Alcoholics had statistically significant lower scores on: MMSE, Verbal Fluency Test-Category-Letter, Digit Span-Forward and Backward (p < 0.005, t-test) and higher scores on SKT2 (immediate recall), SKT4 (numbers arrangement), SKT6, SKT9 (recognition memory) (p < 0.005, Kruskal-Wallis test). In alcoholic subjects correlations R were found between MMSE, SKT, SKT6, SKT7, Verbal Fluency Test-Category-Letter, Clock Test, Digit Span-Forward and Backward and age and MMSE, Clock Test, Digit Span-Backward and years of alcohol abuse (Table 1).

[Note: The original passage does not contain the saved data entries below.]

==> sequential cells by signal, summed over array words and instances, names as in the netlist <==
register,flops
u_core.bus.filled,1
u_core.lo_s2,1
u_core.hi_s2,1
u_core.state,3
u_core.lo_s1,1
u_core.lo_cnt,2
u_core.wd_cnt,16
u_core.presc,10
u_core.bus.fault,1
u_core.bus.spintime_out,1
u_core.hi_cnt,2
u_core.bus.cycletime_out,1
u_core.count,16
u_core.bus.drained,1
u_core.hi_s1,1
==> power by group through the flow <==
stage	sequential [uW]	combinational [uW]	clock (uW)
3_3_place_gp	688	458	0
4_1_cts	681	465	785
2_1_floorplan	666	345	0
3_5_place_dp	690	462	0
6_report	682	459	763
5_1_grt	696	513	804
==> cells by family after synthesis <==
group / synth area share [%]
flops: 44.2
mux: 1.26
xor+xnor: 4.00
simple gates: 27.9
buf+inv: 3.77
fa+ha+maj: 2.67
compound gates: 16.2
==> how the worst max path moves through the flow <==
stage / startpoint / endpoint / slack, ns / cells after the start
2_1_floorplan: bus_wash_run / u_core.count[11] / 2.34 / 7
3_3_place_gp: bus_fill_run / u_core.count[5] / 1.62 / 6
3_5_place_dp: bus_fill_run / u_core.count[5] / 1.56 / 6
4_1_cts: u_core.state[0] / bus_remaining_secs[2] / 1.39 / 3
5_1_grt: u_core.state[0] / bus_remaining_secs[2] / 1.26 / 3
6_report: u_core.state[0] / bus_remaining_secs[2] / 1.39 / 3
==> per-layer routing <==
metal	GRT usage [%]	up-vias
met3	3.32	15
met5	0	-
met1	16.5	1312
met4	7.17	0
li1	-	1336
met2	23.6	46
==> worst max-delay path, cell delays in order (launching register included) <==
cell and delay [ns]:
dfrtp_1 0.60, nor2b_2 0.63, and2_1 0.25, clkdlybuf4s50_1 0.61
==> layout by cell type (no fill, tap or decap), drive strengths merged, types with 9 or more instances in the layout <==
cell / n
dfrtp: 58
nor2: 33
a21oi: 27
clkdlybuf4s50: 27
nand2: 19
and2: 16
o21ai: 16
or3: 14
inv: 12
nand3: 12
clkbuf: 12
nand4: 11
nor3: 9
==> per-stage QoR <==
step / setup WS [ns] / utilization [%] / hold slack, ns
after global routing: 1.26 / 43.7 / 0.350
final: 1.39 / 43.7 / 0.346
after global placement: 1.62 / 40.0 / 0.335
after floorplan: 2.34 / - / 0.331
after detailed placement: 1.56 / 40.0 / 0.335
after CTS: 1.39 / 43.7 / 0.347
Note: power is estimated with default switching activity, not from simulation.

Table 1 Alcoholics vs Controls in Neuropsychological Tests
Table 2 Correlation between Age and Duration of Abuse vs. Neuropsychological Tests


Alcoholic patients presented mild disturbances in immediate memory, recognition memory, attention, verbal fluency, working memory. With regard to the effect of age in alcoholic patients, we observed that all the cognitive functions presented deficiencies. These deficits may be accentuated by age, but we cannot assume persistent cognitive impairment in alcoholic patients. On the other hand, years of abuse limit the wide spectrum of cognitive disorders to visuospatial and working memories disabilities, which reflect frontal lobe dysfunction.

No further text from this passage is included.